● What to work on: In the material below, the required lines run from the one containing "export NUM_CORES = 4" through the one containing "set_load 0.01 [all_outputs]". Copy those lines exactly, ends included, and nothing else.

● Information supplied:
▶
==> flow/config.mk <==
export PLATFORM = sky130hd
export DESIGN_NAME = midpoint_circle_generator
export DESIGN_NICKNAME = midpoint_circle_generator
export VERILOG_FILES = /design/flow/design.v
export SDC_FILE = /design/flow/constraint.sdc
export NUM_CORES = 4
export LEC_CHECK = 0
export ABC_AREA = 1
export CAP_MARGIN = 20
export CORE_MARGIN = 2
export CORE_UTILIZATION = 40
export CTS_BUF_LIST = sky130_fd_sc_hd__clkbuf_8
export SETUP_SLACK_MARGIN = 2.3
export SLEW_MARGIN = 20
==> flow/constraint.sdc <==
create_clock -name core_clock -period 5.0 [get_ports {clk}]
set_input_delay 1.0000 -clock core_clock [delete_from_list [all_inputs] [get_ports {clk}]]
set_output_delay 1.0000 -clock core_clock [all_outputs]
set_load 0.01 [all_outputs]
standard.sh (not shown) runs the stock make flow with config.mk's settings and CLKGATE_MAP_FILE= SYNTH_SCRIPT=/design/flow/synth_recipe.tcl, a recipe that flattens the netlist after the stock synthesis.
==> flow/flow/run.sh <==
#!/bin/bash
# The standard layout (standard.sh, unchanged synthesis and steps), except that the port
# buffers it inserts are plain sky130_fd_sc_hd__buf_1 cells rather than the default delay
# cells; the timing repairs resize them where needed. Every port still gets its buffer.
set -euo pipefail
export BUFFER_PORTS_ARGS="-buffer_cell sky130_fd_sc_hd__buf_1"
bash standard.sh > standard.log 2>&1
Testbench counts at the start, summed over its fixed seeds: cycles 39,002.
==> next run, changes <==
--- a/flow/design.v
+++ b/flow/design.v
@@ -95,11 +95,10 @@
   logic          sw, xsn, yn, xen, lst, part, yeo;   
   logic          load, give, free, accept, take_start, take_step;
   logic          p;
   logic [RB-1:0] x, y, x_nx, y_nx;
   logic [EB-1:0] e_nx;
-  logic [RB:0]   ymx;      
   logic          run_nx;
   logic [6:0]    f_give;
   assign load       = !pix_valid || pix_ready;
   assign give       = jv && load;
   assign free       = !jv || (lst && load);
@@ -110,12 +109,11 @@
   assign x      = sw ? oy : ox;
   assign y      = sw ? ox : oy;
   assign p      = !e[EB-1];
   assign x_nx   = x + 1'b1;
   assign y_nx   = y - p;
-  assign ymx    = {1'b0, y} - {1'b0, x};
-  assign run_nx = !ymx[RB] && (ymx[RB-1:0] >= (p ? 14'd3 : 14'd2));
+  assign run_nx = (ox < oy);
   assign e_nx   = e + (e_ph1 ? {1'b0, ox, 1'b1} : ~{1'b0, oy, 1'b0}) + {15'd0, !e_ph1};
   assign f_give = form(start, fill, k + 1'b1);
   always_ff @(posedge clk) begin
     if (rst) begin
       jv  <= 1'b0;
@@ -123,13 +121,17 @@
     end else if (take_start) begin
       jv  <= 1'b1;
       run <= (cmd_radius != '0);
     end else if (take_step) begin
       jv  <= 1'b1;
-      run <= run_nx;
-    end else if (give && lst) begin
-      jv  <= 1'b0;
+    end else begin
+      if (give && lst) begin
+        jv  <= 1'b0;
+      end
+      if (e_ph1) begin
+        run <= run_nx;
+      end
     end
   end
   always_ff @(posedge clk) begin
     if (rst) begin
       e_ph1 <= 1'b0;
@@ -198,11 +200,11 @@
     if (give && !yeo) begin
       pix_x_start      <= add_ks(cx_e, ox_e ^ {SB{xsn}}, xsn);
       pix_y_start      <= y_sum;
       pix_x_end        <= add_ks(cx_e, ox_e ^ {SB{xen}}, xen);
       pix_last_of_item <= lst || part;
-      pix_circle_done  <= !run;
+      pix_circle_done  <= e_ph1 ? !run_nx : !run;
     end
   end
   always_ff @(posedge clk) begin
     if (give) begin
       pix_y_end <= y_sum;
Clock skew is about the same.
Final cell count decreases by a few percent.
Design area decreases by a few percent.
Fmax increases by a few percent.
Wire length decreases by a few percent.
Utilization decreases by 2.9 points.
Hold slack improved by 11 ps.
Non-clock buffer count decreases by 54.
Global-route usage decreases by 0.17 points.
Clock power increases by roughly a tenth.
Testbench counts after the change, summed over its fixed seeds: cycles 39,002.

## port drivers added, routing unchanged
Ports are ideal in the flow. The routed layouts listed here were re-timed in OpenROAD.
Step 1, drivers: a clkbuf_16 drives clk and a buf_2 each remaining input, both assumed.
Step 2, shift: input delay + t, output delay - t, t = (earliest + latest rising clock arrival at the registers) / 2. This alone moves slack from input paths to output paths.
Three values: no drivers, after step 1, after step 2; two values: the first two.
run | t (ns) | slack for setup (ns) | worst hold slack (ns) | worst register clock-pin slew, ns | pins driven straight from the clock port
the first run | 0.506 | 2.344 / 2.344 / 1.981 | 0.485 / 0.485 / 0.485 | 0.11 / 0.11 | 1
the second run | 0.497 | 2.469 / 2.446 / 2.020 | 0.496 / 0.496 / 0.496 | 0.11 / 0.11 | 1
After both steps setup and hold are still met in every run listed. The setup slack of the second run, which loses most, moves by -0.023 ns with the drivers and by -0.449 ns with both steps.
Context: an optimization exercise on an open-source flow, tuned for small area and a short achievable clock period. The choices shown serve that exercise and are no tape-out recipe. RTL that was checked went through simulation tests only; none was proved equivalent to the original. Power is estimated from default activity; no workload was simulated.

Setup of the reference run:
==> module sd_cache_ram, before the edit <==
module sd_cache_ram #(
    parameter int DEPTH = 256,
    parameter int AW    = 8,
    parameter int DW    = 16
) (
    input  logic          clk400,
    input  logic          we,
    input  logic [AW-1:0] waddr,
    input  logic [DW-1:0] wdata,
    input  logic          rd_ok,
    input  logic [AW-1:0] raddr,
    output logic [DW-1:0] rdata
);
    logic [DEPTH*DW-1:0] mem;
    for (genvar r = 0; r < DEPTH; r++) begin : g_row
        always_ff @(posedge clk400) begin
            if (we && (waddr == AW'(r))) begin
                mem[r*DW +: DW] <= wdata;
            end
        end
    end
    localparam int NG = 16;
    localparam int NL = DEPTH / NG;
    logic [NL-1:0] lsel;
    logic [NG-1:0] gsel;
    for (genvar j = 0; j < NL; j++) begin : g_lsel
        assign lsel[j] = (raddr[3:0] == 4'(j));
    end
    for (genvar j = 0; j < NG; j++) begin : g_gsel
        assign gsel[j] = (raddr[7:4] == 4'(j));
    end
    logic [DW-1:0] rdata_d;
    for (genvar b = 0; b < DW; b++) begin : g_bit
        logic [NG-1:0] grp;
        for (genvar a = 0; a < NG; a++) begin : g_grp
            logic [NL-1:0] col;
            for (genvar j = 0; j < NL; j++) begin : g_col
                assign col[j] = mem[(a*NL + j)*DW + b];
            end
            assign grp[a] = |(lsel & col);
        end
        assign rdata_d[b] = rd_ok && |(gsel & grp);
    end
    always_ff @(posedge clk400) begin
        rdata <= rdata_d;
    end
endmodule
clock: 3.3 ns
lec_check: 0
cap_margin: 20
core_margin: 2
core_utilization: 65
setup_slack_margin: 1.0
slew_margin: 20
run.sh (not shown) runs the stock make flow with config.mk's settings and CLKGATE_MAP_FILE= SYNTH_SCRIPT=/design/flow/synth_recipe.tcl, a recipe that flattens the netlist after the stock synthesis.
The reference run: flow completed, timing, DRC and antenna clean
Changes in the trial run relative to the reference run:
--- a/flow/design.v
+++ b/flow/design.v
@@ -36,27 +36,30 @@
     for (genvar j = 0; j < NL; j++) begin : g_lsel
         assign lsel[j] = (raddr[3:0] == 4'(j));
     end
     for (genvar j = 0; j < NG; j++) begin : g_gsel
         assign gsel[j] = (raddr[7:4] == 4'(j));
     end
-    logic [DW-1:0] rdata_d;
+    logic [DW-1:0] lo_d, hi_d, lo_q, hi_q;
     for (genvar b = 0; b < DW; b++) begin : g_bit
         logic [NG-1:0] grp;
         for (genvar a = 0; a < NG; a++) begin : g_grp
             logic [NL-1:0] col;
             for (genvar j = 0; j < NL; j++) begin : g_col
                 assign col[j] = mem[(a*NL + j)*DW + b];
             end
             assign grp[a] = |(lsel & col);
         end
-        assign rdata_d[b] = rd_ok && |(gsel & grp);
+        assign lo_d[b] = rd_ok && |(gsel[NG/2-1:0] & grp[NG/2-1:0]);
+        assign hi_d[b] = rd_ok && |(gsel[NG-1:NG/2] & grp[NG-1:NG/2]);
     end
     always_ff @(posedge clk400) begin
-        rdata <= rdata_d;
+        lo_q <= lo_d;
+        hi_q <= hi_d;
     end
+    assign rdata = lo_q | hi_q;
 endmodule
 module sd_sector_cache
 #(
     parameter int DEPTH = sd_cache_pkg::SD_DEPTH,
     parameter int AW    = sd_cache_pkg::SD_AW,
     parameter int DW    = sd_cache_pkg::SD_DW
- In the flow results for the trial run and the reference run, the post-layout net count is larger on the trial run.
- The reference run → the trial run: first-pass GRT wire length rose by 43 mm; simple-gate share of the synthesized area rose by 0.49 points; sequential cell count rose by about 0.4%; weighted congestion at the end of routability-driven global placement fell by 3.0%.
Function was not checked in any run of this note: the RTL went through the layout flow alone.

--- another note on this design; it stands on its own ---

Design sd_sector_cache, start of the top module:
module sd_sector_cache
#(
    parameter int DEPTH = sd_cache_pkg::SD_DEPTH,
    parameter int AW    = sd_cache_pkg::SD_AW,
    parameter int DW    = sd_cache_pkg::SD_DW
) (
    input  logic          clk400,
    input  logic          reset_n,
    input  logic [AW-1:0] casheAddress,
    input  logic [DW-1:0] casheValue,
    input  logic          writeCashe,
    input  logic          releaseSector,
    input  logic          rdReq,
    input  logic [AW-1:0] rdAddr,
    output logic [DW-1:0] rdData,
    output logic          rdValid,
    output logic          rdErr,
    output logic          sectorReady,
    output logic          overflow,
    output logic [AW:0]   fillCount,
    output logic [DW-1:0] checksum,
    output sd_cache_pkg::cache_state_t cacheState
);
    sd_cache_pkg::cache_state_t state;
    logic          wr_accept;
    logic          is_ready;
    always_comb begin
        is_ready  = (state == sd_cache_pkg::READY);
    end
    sd_cache_wen u_wen (
        .wr  (writeCashe),
        .rel (releaseSector),
        .st  (state),
        .we  (wr_accept)
    );
    sd_cache_ram #(
        .DEPTH (DEPTH),
        .AW    (AW),
        .DW    (DW)
    ) u_ram (
        .clk400 (clk400),
        .we     (wr_accept),
        .waddr  (casheAddress),
        .wdata  (casheValue),
        .rd_ok  (sectorReady),
        .raddr  (rdAddr),
        .rdata  (rdData)
    );
    always_ff @(posedge clk400 or negedge reset_n) begin
        if (!reset_n) begin
            state       <= sd_cache_pkg::EMPTY;
            sectorReady <= 1'b0;
            overflow    <= 1'b0;
            fillCount   <= '0;
            rdValid     <= 1'b0;
            rdErr       <= 1'b0;
        end else begin
            rdValid <= rdReq;
            rdErr   <= rdReq && !is_ready;
            case (state)
                sd_cache_pkg::EMPTY: begin
                    if (writeCashe) begin
                        fillCount <= {{AW{1'b0}}, 1'b1};
                        state     <= sd_cache_pkg::FILLING;
                    end
  ...
Size in the first run: about 7600 cells after synthesis, ~84 I/O pins, roughly 160000 sq um of cells after synthesis.
clock: 3.3 ns
lec_check: 0
cap_margin: 20
core_margin: 2
core_utilization: 72
cts_cluster_diameter: 80
cts_cluster_size: 30
gpl_timing_driven: 0
setup_slack_margin: 1.0
slew_margin: 20
synth_hierarchical: 1
tns_end_percent: 5
run.sh (not shown) runs the stock make flow with config.mk's settings and CLKGATE_MAP_FILE= SYNTH_SCRIPT=/design/flow/synth_recipe.tcl, a recipe that flattens the netlist after the stock synthesis.
Next try:
CORE_UTILIZATION = 65   (was 72)
TNS_END_PERCENT = 30   (was 5)
The changed run completed with no timing, DRC or antenna violations.
Design area rose slightly.
Power rose slightly.
Setup slack gets better by 0.085 ns.
Fmax rose by a few percent.
Register-to-register slack gets better by 0.06 ns.
Critical path depth is unchanged.
Via count fell slightly.
Worst hold slack gets worse by 0.026 ns.
Next try:
GPL_TIMING_DRIVEN = unset   (was 0)
TNS_END_PERCENT = 5   (was 30)
Via count went up by 4.9%.
Worst hold slack is worse by 0.058 ns.
Wire length rose by 2.0%.
Critical path depth is higher by 5.
Total power barely changes.
Sequential power barely changes.
Fmax grows by 5.8%.
Register-to-register slack is better by 0.21 ns.
Clock power is higher by about 2%.
Area after synthesis stays the same.
Final cell count is higher by 9.8%.
Next try:
GPL_TIMING_DRIVEN = 0   (was unset)
What happened: The changed run passed the timing, design-rule and antenna checks. Clock power decreases slightly. Power decreases slightly. Sequential share of layout area increases by 5.2 points. Count of clock-buffer cells in the layout decreases by 2.

-- static timing again, ports no longer ideal --
The results above use ideal ports. As a check the final layouts listed here were re-extracted and re-timed, cells and wires unchanged. Step 1 assumes that a clkbuf_16 drives the clock port and a buf_2 every other input. Step 2 adds t to the input delays and takes it off the output delays; t is the mean of the earliest and latest rising clock arrival at the registers after step 1. Input paths then give back, and output paths get back, about the clock's delay inside the block. Slacks: ideal / step 1 / step 2; pairs: ideal / step 1.
run | t, ns | setup WS [ns] | hold WS [ns] | cell pins on the clock port's net
the reference run | 1.058 | 0.414 / 0.448 / -0.610 | 0.048 / -0.010 / 0.514 | 1
the trial run | 1.088 | 0.715 / 0.715 / -0.346 | 0.081 / 0.019 / 0.517 | 1
the first run of note 2 | 0.960 | 0.493 / 0.481 / -0.479 | 0.166 / 0.120 / 0.547 | 1
the second run of note 2 | 0.976 | 0.578 / 0.605 / -0.371 | 0.139 / 0.079 / 0.528 | 1
the third run of note 2 | 0.982 | 0.728 / 0.704 / -0.278 | 0.081 / 0.033 / 0.549 | 1
the fourth run of note 2 | 0.986 | 0.541 / 0.579 / -0.407 | 0.066 / 0.008 / 0.543 | 1
With both steps, setup timing fails in every run listed, where it was met with ideal ports. For the trial run, which loses most, drivers alone change the setup slack by 0.000 ns; drivers and shift together by -1.061 ns.
Background: an optimization exercise with open tools, aiming at small area, a short achievable clock period and few clock cycles per item. Do not read the settings as production practice. Only simulation tests tie the RTL to the original design; equivalence was not proved. No activity file was given, so power comes from the tool's default toggle rates.

==> design.v <==
`default_nettype none
package battleship_pkg;
    localparam int BOARD_SIZE  = 10;
    localparam int COORD_W     = 4;
    localparam int NUM_SHIPS   = 5;
    localparam int SHIP_IDX_W  = 3;
    localparam int SHIP_LEN_W  = 3;
    localparam int FLEET_CELLS = 17;
    localparam int HITS_W      = 5;
    localparam logic [NUM_SHIPS*SHIP_LEN_W-1:0] SHIP_LENGTHS =
        {3'd2, 3'd3, 3'd3, 3'd4, 3'd5};
    typedef enum logic [1:0] {
        CELL_EMPTY = 2'b00,
        CELL_MISS  = 2'b01,
        CELL_HIT   = 2'b10,
        CELL_SHIP  = 2'b11
    } cell_t;
    typedef enum logic [3:0] {
        RES_PLACED,
        RES_OFF_BOARD,
        RES_OVERLAP,
        RES_WRONG_PLAYER,
        RES_MISS,
        RES_HIT,
        RES_REPEAT,
        RES_WIN,
        RES_GAME_OVER
    } result_t;
endpackage
`default_nettype wire
`timescale 1ns/100ps
`default_nettype none
module battleship (
    input  logic                                clk,
    input  logic                                reset,
    input  logic                                cmd_valid,
    output logic                                cmd_ready,
    input  logic                                player,
    input  logic                                direction,
    input  logic [battleship_pkg::COORD_W-1:0]  row,
    input  logic [battleship_pkg::COORD_W-1:0]  col,
    output logic                                result_valid,
    output battleship_pkg::result_t             result,
    output logic                                game_over,
    output logic                                winner
);
    localparam int N = battleship_pkg::BOARD_SIZE;
    logic           place_phase, expected, game_over_q, winner_q, rv_q;
    logic [3:0]     result_q;
    logic [2:0]     ship_idx;                
    logic [4:0]     hits0, hits1;            
    logic [N*N-1:0] shot0, shot1;            
    logic [3:0]     sr0 [0:4];               
    logic [3:0]     sc0 [0:4];
    logic           sd0 [0:4];
    logic [3:0]     sr1 [0:4];
    logic [3:0]     sc1 [0:4];
    logic           sd1 [0:4];
    function automatic logic [2:0] len_of(input int i);
        case (i)
            0: len_of = 3'd5;
            1: len_of = 3'd4;
            2: len_of = 3'd3;
            3: len_of = 3'd3;
            default: len_of = 3'd2;
        endcase
    endfunction
    logic act;
    assign act = place_phase ? expected : ~expected;
    logic [3:0] ar [0:4];        
    logic [3:0] ac [0:4];
    logic [4:0] ae_r [0:4];      
    logic [4:0] ae_c [0:4];
    always_comb
        for (int i = 0; i < 5; i++)
        begin
            ar[i]   = act ? sr1[i] : sr0[i];
            ac[i]   = act ? sc1[i] : sc0[i];
            ae_r[i] = {1'b0, ar[i]} + ((act ? sd1[i] : sd0[i]) ? 5'd0 : 5'(len_of(i) - 3'd1));
            ae_c[i] = {1'b0, ac[i]} + ((act ? sd1[i] : sd0[i]) ? 5'(len_of(i) - 3'd1) : 5'd0);
        end
    logic [2:0] cur_len;
    always_comb
    begin
        case (ship_idx)
            3'd0: cur_len = 3'd5;
            3'd1: cur_len = 3'd4;
            3'd2: cur_len = 3'd3;
            3'd3: cur_len = 3'd3;
            default: cur_len = 3'd2;
        endcase
    end
    logic       in_rng;
    logic [4:0] run_end, ne_r, ne_c;
    logic       fits;
    assign in_rng  = (row < 4'd10) && (col < 4'd10);
    assign run_end = (direction ? {1'b0, col} : {1'b0, row}) + {2'b0, cur_len};
    assign fits    = in_rng && (run_end <= 5'd10);
    assign ne_r    = {1'b0, row} + (direction ? 5'd0 : 5'({2'b0, cur_len} - 5'd1));
    assign ne_c    = {1'b0, col} + (direction ? 5'({2'b0, cur_len} - 5'd1) : 5'd0);
    logic overlap;
    always_comb
    begin
        overlap = 1'b0;
        for (int i = 0; i < 4; i++)
            if ((3'(i) < ship_idx) &&
                ({1'b0, row} <= ae_r[i]) && (ne_r >= {1'b0, ar[i]}) &&
                ({1'b0, col} <= ae_c[i]) && (ne_c >= {1'b0, ac[i]}))
                overlap = 1'b1;
    end
    logic is_ship, is_shot;
    logic [N*N-1:0] tshot;
    assign tshot = act ? shot1 : shot0;
    always_comb
    begin
        is_ship = 1'b0;
        for (int i = 0; i < 5; i++)
            if (({1'b0, row} >= {1'b0, ar[i]}) && ({1'b0, row} <= ae_r[i]) &&
                ({1'b0, col} >= {1'b0, ac[i]}) && ({1'b0, col} <= ae_c[i]))
                is_ship = 1'b1;
    end
    logic [6:0] cidx;
    assign cidx    = 7'(row) * 7'd10 + 7'(col);
    assign is_shot = tshot[cidx];
    logic [4:0] thits;
    assign thits = act ? hits1 : hits0;
    logic       accept;
    logic [3:0] res;
    logic       do_place, do_shot, do_hit, do_miss, do_win;
    assign accept = cmd_valid & ~reset;
    always_comb
    begin
        res      = battleship_pkg::RES_PLACED;
        do_place = 1'b0;
        do_shot  = 1'b0;
        do_hit   = 1'b0;
        do_miss  = 1'b0;
        do_win   = 1'b0;
        if (game_over_q)
            res = battleship_pkg::RES_GAME_OVER;
        else if (player != expected)
            res = battleship_pkg::RES_WRONG_PLAYER;
        else if (place_phase)
        begin
            if (!fits)
                res = battleship_pkg::RES_OFF_BOARD;
            else if (overlap)
                res = battleship_pkg::RES_OVERLAP;
            else
            begin
                res      = battleship_pkg::RES_PLACED;
                do_place = 1'b1;
            end
        end
        else
        begin
            if (!in_rng)
                res = battleship_pkg::RES_OFF_BOARD;
            else
            begin
                do_shot = 1'b1;
                if (is_shot)
                    res = battleship_pkg::RES_REPEAT;
                else if (!is_ship)
                begin
                    res     = battleship_pkg::RES_MISS;
                    do_miss = 1'b1;
                end
                else
                begin
                    do_hit = 1'b1;
                    if (thits == 5'd16)
                    begin
                        res    = battleship_pkg::RES_WIN;
                        do_win = 1'b1;
                    end
                    else
                        res = battleship_pkg::RES_HIT;
                end
            end
        end
    end
    always_ff @(posedge clk)
    begin
        if (reset)
        begin
            place_phase <= 1'b1;
            expected    <= 1'b0;
            game_over_q <= 1'b0;
            winner_q    <= 1'b0;
            rv_q        <= 1'b0;
            ship_idx    <= 3'd0;
            hits0       <= 5'd0;
            hits1       <= 5'd0;
            shot0       <= '0;
            shot1       <= '0;
        end
        else
        begin
            rv_q <= cmd_valid;
            if (accept)
            begin
                result_q <= res;
                if (do_place)
                begin
                    if (ship_idx == 3'd4)
                    begin
                        ship_idx <= 3'd0;
                        expected <= ~expected;
                        if (expected)
                            place_phase <= 1'b0;
                    end
                    else
                        ship_idx <= ship_idx + 3'd1;
                end
                if (do_shot)
                begin
                    if (act)
                        shot1[cidx] <= 1'b1;
                    else
                        shot0[cidx] <= 1'b1;
                end
                if (do_hit)
                begin
                    if (act)
                        hits1 <= hits1 + 5'd1;
                    else
                        hits0 <= hits0 + 5'd1;
                end
                if (do_miss)
                    expected <= ~expected;
                if (do_win)
                begin
                    game_over_q <= 1'b1;
                    winner_q    <= expected;
                end
            end
        end
    end
    always_ff @(posedge clk)
    begin
        if (accept && do_place)
        begin
            for (int i = 0; i < 5; i++)
                if (ship_idx == 3'(i))
                begin
                    if (expected)
                    begin
                        sr1[i] <= row;
                        sc1[i] <= col;
                        sd1[i] <= direction;
                    end
                    else
                    begin
                        sr0[i] <= row;
                        sc0[i] <= col;
                        sd0[i] <= direction;
                    end
                end
        end
    end
    assign cmd_ready    = 1'b1;
    assign result_valid = rv_q;
    assign result       = battleship_pkg::result_t'(result_q);
    assign game_over    = game_over_q;
    assign winner       = winner_q;
endmodule
`default_nettype wire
◀
● Answer area:
export NUM_CORES = 4
export LEC_CHECK = 0
export ABC_AREA = 1
export CAP_MARGIN = 20
export CORE_MARGIN = 2
export CORE_UTILIZATION = 40
export CTS_BUF_LIST = sky130_fd_sc_hd__clkbuf_8
export SETUP_SLACK_MARGIN = 2.3
export SLEW_MARGIN = 20
==> flow/constraint.sdc <==
create_clock -name core_clock -period 5.0 [get_ports {clk}]
set_input_delay 1.0000 -clock core_clock [delete_from_list [all_inputs] [get_ports {clk}]]
set_output_delay 1.0000 -clock core_clock [all_outputs]
set_load 0.01 [all_outputs]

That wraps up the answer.